I already know the loneliness, the isolation, the inability to hug and kiss. I have the sad familiarity of the boredom, the difficulty in moving, and the pain in all of it. I understand existing versus living. . Worry lived with me and despair crippled me before this world nightmare began. These are not new to me. None of these feelings are new. After my mother died, right at the beginning of the CORVID 19 virus, I couldn’t distinguish if I was feeling the grief for my mother, or the grief for my husband, or the grief for the situation we’re all in, or for all the above.
I’m still reeling from the loss of two important people in my live. Another layer was added to my mourning with the pandemic and all it means. I am now close to the place I started nine months ago. This pandemic, with its isolation and the feeling of impending doom, has stalled my own grief, even set me back. I was starting my climb out grief pit I fell into when Peter died when the CORVID 19 pushed me down a few depths.
I am still with my grief counselor, still in touch with supportive people in m life, but so many questions now run through my mind. How can I expect to be supported when we are all pretty much broken right now? How can I ask to be heard when the static of this virus has deafened us all? How can I possibly say how horrible I am feeling without guilt from knowing everyone is? And how can I presume to get the same support pre-CORVID 19 when we are now all in pain from the same open wound?
I don’t want to be in this deep mourning. I don’t want to live where the pandemic sent me. I don’t want to put more weight into my already heavy grief bag. I don’t want to feel anymore suffering or guilt of selfishness. I don’t want to be stuck here. I don’t want to be stuck in my home, restricted by the pandemic so I can’t heal like I want. And I most certainly don’t want to already be familiar with grief.

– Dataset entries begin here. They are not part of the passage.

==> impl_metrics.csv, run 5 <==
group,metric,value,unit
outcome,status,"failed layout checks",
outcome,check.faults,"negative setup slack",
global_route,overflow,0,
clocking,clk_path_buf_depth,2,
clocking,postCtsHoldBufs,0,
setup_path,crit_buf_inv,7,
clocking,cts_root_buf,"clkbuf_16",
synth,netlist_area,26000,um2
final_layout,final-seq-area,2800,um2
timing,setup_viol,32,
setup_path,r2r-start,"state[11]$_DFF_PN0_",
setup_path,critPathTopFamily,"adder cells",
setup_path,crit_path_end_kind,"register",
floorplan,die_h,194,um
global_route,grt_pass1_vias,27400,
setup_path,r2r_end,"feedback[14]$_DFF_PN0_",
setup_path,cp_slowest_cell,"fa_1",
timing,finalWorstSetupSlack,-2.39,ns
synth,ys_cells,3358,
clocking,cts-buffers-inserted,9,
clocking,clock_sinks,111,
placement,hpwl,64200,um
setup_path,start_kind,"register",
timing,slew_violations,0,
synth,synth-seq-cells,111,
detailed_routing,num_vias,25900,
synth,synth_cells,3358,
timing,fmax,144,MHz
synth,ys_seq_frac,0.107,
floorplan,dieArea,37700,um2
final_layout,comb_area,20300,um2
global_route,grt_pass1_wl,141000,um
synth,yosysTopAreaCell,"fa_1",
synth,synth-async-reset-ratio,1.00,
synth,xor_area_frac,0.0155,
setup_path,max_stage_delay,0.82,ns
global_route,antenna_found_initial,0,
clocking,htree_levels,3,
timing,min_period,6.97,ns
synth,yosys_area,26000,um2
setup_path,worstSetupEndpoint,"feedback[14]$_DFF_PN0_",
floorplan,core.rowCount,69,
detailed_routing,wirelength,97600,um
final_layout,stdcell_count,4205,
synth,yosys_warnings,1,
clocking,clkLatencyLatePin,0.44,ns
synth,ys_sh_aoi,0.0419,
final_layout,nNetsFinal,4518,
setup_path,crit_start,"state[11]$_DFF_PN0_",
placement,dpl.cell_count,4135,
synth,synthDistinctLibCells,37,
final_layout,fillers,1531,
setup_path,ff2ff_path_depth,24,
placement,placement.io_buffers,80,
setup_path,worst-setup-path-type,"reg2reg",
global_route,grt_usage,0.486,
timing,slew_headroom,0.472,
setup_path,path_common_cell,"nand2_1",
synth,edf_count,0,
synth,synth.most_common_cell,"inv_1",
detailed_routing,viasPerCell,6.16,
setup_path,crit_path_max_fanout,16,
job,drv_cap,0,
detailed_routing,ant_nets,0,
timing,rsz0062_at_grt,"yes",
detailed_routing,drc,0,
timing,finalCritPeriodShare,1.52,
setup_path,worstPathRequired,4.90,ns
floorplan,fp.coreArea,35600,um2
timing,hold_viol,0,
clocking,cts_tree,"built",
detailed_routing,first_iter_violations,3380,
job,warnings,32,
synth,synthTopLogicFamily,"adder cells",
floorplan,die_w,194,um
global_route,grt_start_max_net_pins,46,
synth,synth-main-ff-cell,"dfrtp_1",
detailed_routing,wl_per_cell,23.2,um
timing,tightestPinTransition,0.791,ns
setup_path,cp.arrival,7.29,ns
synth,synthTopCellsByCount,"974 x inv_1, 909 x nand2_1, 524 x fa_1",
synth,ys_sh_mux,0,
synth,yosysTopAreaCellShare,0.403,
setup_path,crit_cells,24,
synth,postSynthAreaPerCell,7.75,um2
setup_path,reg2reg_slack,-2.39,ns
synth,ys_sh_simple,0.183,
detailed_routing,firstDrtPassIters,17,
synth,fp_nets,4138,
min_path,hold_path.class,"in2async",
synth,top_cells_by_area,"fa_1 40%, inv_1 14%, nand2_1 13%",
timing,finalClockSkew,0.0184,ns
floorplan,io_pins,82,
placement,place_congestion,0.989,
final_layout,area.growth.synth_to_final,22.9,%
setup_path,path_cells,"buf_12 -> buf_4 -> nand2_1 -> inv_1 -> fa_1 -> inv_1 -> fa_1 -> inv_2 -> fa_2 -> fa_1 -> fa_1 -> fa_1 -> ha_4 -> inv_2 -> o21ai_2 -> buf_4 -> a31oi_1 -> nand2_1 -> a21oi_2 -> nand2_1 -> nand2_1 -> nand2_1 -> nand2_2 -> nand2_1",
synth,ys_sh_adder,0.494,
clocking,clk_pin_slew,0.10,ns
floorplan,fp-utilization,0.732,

Yet, I am. Life has chosen this time in my life to give me more to test the strength of my resolve. Life has teamed up with Death to show me the worse cases scenarios. As I told people over and over, I don’t fear much anymore because I am living my worse. Here it is and there is no Option B. I will live in the Life’s shitty and come out of it, stronger, with lessons learned and battling for more. I’ve already shown the world, I am a badass and this pandemic won’t be my kryptonite. Yet, while living through this, it hurts like hell. But sometimes, you have to go through the rough patches to see the beauty of the flowers and Life owes me a field of them.
Look, I know we are facing the worse pain in our lifetimes collectively. I know we are all grieving the loss of our normalcy, of our one-weres, of our freedoms from movement. I know there is a sadness, an angst, a longing and a despair in all of this. And I know all of this because I feel it too. I have been feeling it for a while now, since Peter died. What I have learned though is we will learn to live with it, not like it, not embrace it, but with it. And while we learn, we have to look at tomorrows where we will all come out of this better, stronger and more than. Until then, peace in all your nows.